4. Further to our comments in the Annexure referred to above, we
report that:
i. we have obtained all the information and explanations, which to the
best of our knowledge and belief were necessary for the purposes of our
audit;
ii. in our opinion, proper books of account as required by law have
been kept by the Company so far as appears from our examination of
those books;
iii. the Balance Sheet, Profit and Loss Account and Cash Flow Statement
dealt with by this report are in agreement with the books of account;
iv. in our opinion, the Balance Sheet, Profit and Loss Account and Cash
Flow Statement dealt with by this report comply with the accounting
standards referred to in sub-section (3C) of Section 211 of the
Companies Act, 1956.
v. On the basis of the written representations received from the
directors, as on March 31, 2011 and taken on record by the Board of
Directors, we report that none of the directors is disqualified as on
March 31, 2011 from being appointed as a director in terms of clause
(g) of sub-section (1) of Section 274 of the Companies Act, 1956.
vi. In our opinion and to the best of our information and according to
the explanations given to us, the said accounts give the information
required by the Companies Act, 1956, in the manner so required and give
a true and fair view in conformity with the accounting principles
generally accepted in India;
a) in the case of the Balance Sheet, of the state of affairs of the
Company as at March 31, 2011;
b) in the case of the Profit and Loss Account, of the profit for the
year ended on that date; and
c) in the case of Cash Flow Statement, of the cash flows for the year
ended on that date.
Annexure referred to in paragraph [3] of our report of even date Re:
Whirlpool of India Limited (the Company)
(i) (a) The Company has maintained proper records showing full
particulars, including quantitative details and situation of fixed
assets.
(b) All fixed assets have not been physically verified by the
management during the year but there is a regular programme of
verification which, in our opinion, is reasonable having regard to the
size of the Company and the nature of its assets. No material
discrepancies were noticed on such verification.

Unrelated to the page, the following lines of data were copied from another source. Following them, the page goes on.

==> /design/flow/design.v <==
module paddle(
	input clk_1ms,reset, 
	input button, button1, button2, button3,
	input [9:0] x, y,
	output paddle1_on,paddle2_on,
	output [11:0] rgb_paddle1, rgb_paddle2,
	output reg [9:0] x_paddle1 = L_position + (paddlewidth/2),
	output reg [9:0] y_paddle1 = V_active/2,
	output reg [9:0] x_paddle2 = H_active-(R_position + (paddlewidth/2)),
	output reg [9:0] y_paddle2 = V_active/2
	);
	localparam H_active = 640;
	localparam V_active = 480;
	localparam paddlewidth = 20;
	localparam paddleheight = 40;
	localparam L_position = 20;
	localparam R_position = 20;
	always @ (posedge clk_1ms)
	begin
		if(!reset)
		begin	
			x_paddle1 <= L_position + (paddlewidth/2);
			y_paddle1 <= V_active/2;
		end
		else if (!button && y_paddle1-(paddleheight/2) > 0)
			y_paddle1 <= y_paddle1-1;
		else if (!button1 && y_paddle1+(paddleheight/2) < V_active)
			y_paddle1 <= y_paddle1+1;
		else y_paddle1 <= y_paddle1;
	end
	assign paddle1_on = (x >= x_paddle1-(paddlewidth/2) && x <= x_paddle1+(paddlewidth/2) && y >= y_paddle1-(paddleheight/2) && y < y_paddle1+(paddleheight/2))?1:0;
	assign rgb_paddle1 = 12'b000011110000; 
	always @ (posedge clk_1ms)
	begin
		if(!reset)
		begin	
			x_paddle2 <= H_active-(R_position + (paddlewidth/2));
			y_paddle2 <= V_active/2;
		end
		else if (!button2 && y_paddle2-(paddleheight/2) > 0)
			y_paddle2 <= y_paddle2-1;
		else if (!button3 && y_paddle2+(paddleheight/2) < V_active )
			y_paddle2 <= y_paddle2+1;
		else y_paddle2 <= y_paddle2;
	end
	assign paddle2_on = (x >= x_paddle2-(paddlewidth/2) && x <= x_paddle2+(paddlewidth/2) && y >= y_paddle2-(paddleheight/2) && y < y_paddle2+(paddleheight/2))?1:0;
	assign rgb_paddle2 = 12'b110000001100;  
endmodule
==> /design/flow/run.sh <==
#!/bin/bash
# OpenROAD 26Q1-2900-gdf79404cd8, Yosys 0.63+post, stock flow scripts
make -C /OpenROAD-flow-scripts/flow DESIGN_CONFIG=/design/flow/config.mk WORK_HOME=/design/flow/orfs finish
==> /design/flow/config.mk <==
export PLATFORM = sky130hd
export DESIGN_NAME = paddle
export DESIGN_NICKNAME = paddle
export VERILOG_FILES = /design/flow/design.v
export SDC_FILE = /design/flow/constraint.sdc
export NUM_CORES = 4
export LEC_CHECK = 1
export CORE_UTILIZATION = 40
==> /design/flow/constraint.sdc <==
current_design paddle

set clk_period 6.2
set clk_io_pct 0.2

create_clock -name clk0 -period $clk_period [get_ports {clk_1ms}]

set non_clock_inputs [all_inputs -no_clocks]
set_input_delay [expr $clk_period * $clk_io_pct] -clock clk0 $non_clock_inputs
set_output_delay [expr $clk_period * $clk_io_pct] -clock clk0 [all_outputs]
==> run summary <==
IO Count -> 92
Top Layout Cells -> ha_1, clkdlybuf4s50_1, conb_1
Area Overhead vs Synth -> 12.0%
initial antenna violation count -> 0
Max Transition Viols Final -> 0
Yosys chip area -> 3210 µm²
max cap viols -> 0
CTS root buffer -> clkbuf_8
DIE AREA -> 8390 µm²
Buffers on Ports -> 47
Setup CP Type -> in -> out
dominant logic cell type in the layout -> ha_1
clock latency on the worst-skew pair -> 0.26 ns
critical path arrival -> 3.67 ns
Final HPWL DP -> 5040 µm
worst-case clock skew -> 0.00126 ns
CTS tree -> done
Hold Violations, Final -> 0
EDFF count, synth -> 0
Hold/Removal Path Class -> reg -> reg
FMAX -> 204 MHz
RSZ-0062 raised after global routing -> false
layout cells sized above 1 -> 0.0307
area of the core -> 7730 µm²
Die X -> 91.6 µm
Reg clk slew, reported paths -> 0.08 ns
min cycle time layout -> 4.91 ns
Max VDD drop -> 0.124 mV
Bufs on Longest Clock Path -> 2
routed len/inst -> 12.3 µm
worst-path cell chain -> clkdlybuf4s50_1, ha_1, nor2b_1, o21ai_0, nand2b_1, a21oi_1, o21ai_0, a41o_1, a221oi_1, clkdlybuf4s50_1
Mean Syn Cell Area -> 8.30 µm²
largest net degree at the start of global routing -> 23
internal reg-to-reg setup slack -> 2.09 ns
crit end category -> output pin
status -> finished clean
H-Tree Depth -> 1
Gate Count Post-Synth -> 387
GPL Wtd Cong -> 0.836
floorplan utilization -> 0.416
vias per inst -> 4.84
Fin Setup TNS -> 0 ns
Global Route Usage Sum -> 0.160
Antenna Nets Post-Route -> 0
worst path required time -> 4.96 ns
Synth Warn # -> 1
main flop type -> dfxtp_1
Post-route DRC -> 0
number of antenna diodes -> 0
Pre-antenna DRT Iters -> 4
clk sinks -> 20
Num CTS Buffers -> 3
Crit-path slowest cell -> clkdlybuf4s50_1
leak pwr -> 1.60 nW
# setup viols final -> 0
vias in the first global route -> 2316
Die Y -> 91.6 µm
CP max FO -> 2
postcts setup bufs -> 0
worst relative slew slack -> 0.574
CP max stage delay -> 0.52 ns
Initial DRC Count -> 60
gr ovfl total -> 0
tally of unique sky130hd cells used after synthesis -> 51
Post-Route WL -> 6450 µm
Post-Syn Area -> 3210 µm²
Post-synth regs -> 20
num rows -> 32
hold buffers post-CTS -> 0
ys async rst share -> 0
tool warning count -> 29
Post-synth seq share -> 0.125
first-pass GRT wire length -> 11000 µm
Worst-Margin Slew -> 0.639 ns
WHS -> 0.584 ns
Vias -> 2541
fin crit share -> 0.792
Startpoint Class -> input port
PD cells -> 391 nW/µm²
yosys cell count -> 387
post-cts sizing count -> 0
-- routing by layer --
| layer | track usage | share of wire |
|---|---|---|
| met5 | 0 | 0 |
| met2 | 0.232 | 0.38 |
| met4 | 0.0251 | 0.014 |
| met1 | 0.261 | 0.55 |
| met3 | 0.0162 | 0.055 |
-- synthesized netlist by cell type, drive strengths merged, types with 4 or more instances --
| cell | count | area share |
|---|---|---|
| a21oi | 21 | 0.033 |
| buf | 56 | 0.13 |
| dfxtp | 20 | 0.12 |
| ha | 56 | 0.22 |
| inv | 10 | 0.012 |
| mux2i | 18 | 0.056 |
| nand2 | 33 | 0.039 |
| nand2b | 9 | 0.020 |
| nand3 | 4 | 0.0062 |
| nor2 | 27 | 0.032 |
| nor2b | 15 | 0.029 |
| nor3 | 6 | 0.0093 |
| nor4 | 4 | 0.0078 |
| o2111ai | 4 | 0.011 |
| o21a | 10 | 0.023 |
| o21ai | 16 | 0.026 |
| xnor2 | 23 | 0.063 |
| xor2 | 15 | 0.043 |
-- per-stage QoR --
stage | cells | area (µm²) | setup WS [ns] | total power [mW] | utilization
2_1_floorplan | 429 | 3370 | 2.51 | 1.08 | -
3_3_place_gp | 522 | 3560 | 1.25 | 1.30 | 0.460
3_5_place_dp | 522 | 3560 | 1.27 | 1.31 | 0.460
4_1_cts | 525 | 3600 | 1.26 | 1.42 | 0.466
5_1_grt | 525 | 3600 | 1.08 | 1.60 | 0.466
6_report | 525 | 3600 | 1.29 | 1.41 | 0.466
-- worst max-delay path, delay by kind of cell --
family | cells | cell delay [ns]
AOI/OAI and AO/OA | 5 | 0.96
adders and majority gates | 1 | 0.31
buffers and inverters | 2 | 0.95
and+or+nand+nor | 2 | 0.21
-- state kept, by name (all words and copies together) (netlist names) --
| register | flops |
|---|---|
| y_paddle1 | 10 |
| y_paddle2 | 10 |
-- cell families (layout without fill, tap and decap cells) --
kind of cell	count (synthesis)	count (layout)	share of synthesized area
fa+ha+maj	58	58	0.231
buf+inv	67	61	0.142
other cells	2	44	0.00234
flops	20	20	0.125
xor+xnor	38	38	0.106
compound gates	76	76	0.168
simple gates	108	108	0.171
mux	18	18	0.0561
-- where the power goes --
group / internal [mW] / switching [mW]
Combinational: 0.530 / 0.476
Sequential: 0.180 / 0.130
Clock: 0.0434 / 0.0469
Total: 0.753 / 0.653
-- path summary, 6_finish.rpt --
path,from,end,cells after the start
max,y[1],paddle2_on,10
min reg2reg,y_paddle1[9],y_paddle1[9],2
max reg2reg,y_paddle1[2],y_paddle1[9],14
min,y_paddle1[9],y_paddle1[9],2
-- layout make-up --
type / count / area (µm²)
Timing Repair Buffer: 48 / 478
Tap cell: 102 / 128
Multi-Input combinational cell: 342 / 2510
Sequential cell: 20 / 400
Inverter: 10 / 37.5
Fill cell: 773 / 4130
Clock buffer: 3 / 41.3
No activity file was given, so power comes from the tool's default toggle rates.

(c) There was no disposal of a substantial part of fixed assets during
the year.
(ii) (a) The management has conducted physical verification of
inventory at reasonable intervals during the year.

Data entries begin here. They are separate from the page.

===== design/flow/run.sh =====
#!/bin/bash
# OpenROAD 26Q1-2900-gdf79404cd8, Yosys 0.63+post, stock flow scripts
make -C /OpenROAD-flow-scripts/flow DESIGN_CONFIG=/design/flow/config.mk WORK_HOME=/design/flow/orfs finish

===== design/flow/config.mk =====
export PLATFORM = sky130hd
export DESIGN_NAME = alu
export DESIGN_NICKNAME = alu
export VERILOG_FILES = /design/flow/design.v
export SDC_FILE = /design/flow/constraint.sdc
export NUM_CORES = 4
export LEC_CHECK = 1
export CORE_UTILIZATION = 50

===== design/flow/constraint.sdc =====
current_design alu

set clk_period 25.4
set clk_io_pct 0.2

create_clock -name clk0 -period $clk_period [get_ports {i_clk}]

set non_clock_inputs [all_inputs -no_clocks]
set_input_delay [expr $clk_period * $clk_io_pct] -clock clk0 $non_clock_inputs
set_output_delay [expr $clk_period * $clk_io_pct] -clock clk0 [all_outputs]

(b) The procedures of physical verification of inventory followed by
the management are reasonable and adequate in relation to the size of
the Company and the nature of its business.
(c) The Company is maintaining proper records of inventory and no
material discrepancies were noticed on physical verification.
(iii) (a) The Company has not granted any loans, secured or unsecured
to companies, firms or other parties covered in the register maintained
under section 301 of the Companies Act, 1956. Accordingly, the
provisions of clause 4(iii) (a) to (d) of the Companies (Auditors
Report) Order, 2003 (as amended) (herein referred to as the Order) are
not applicable to the Company and hence not commented upon.
(b) The Company has not taken any loans, secured or unsecured from
companies, firms or other parties covered in the register maintained
under section 301 of the Companies Act, 1956. Accordingly, the
provisions of clause 4(iii) (e) to (g) of the Order are not applicable
to the Company and hence not commented upon.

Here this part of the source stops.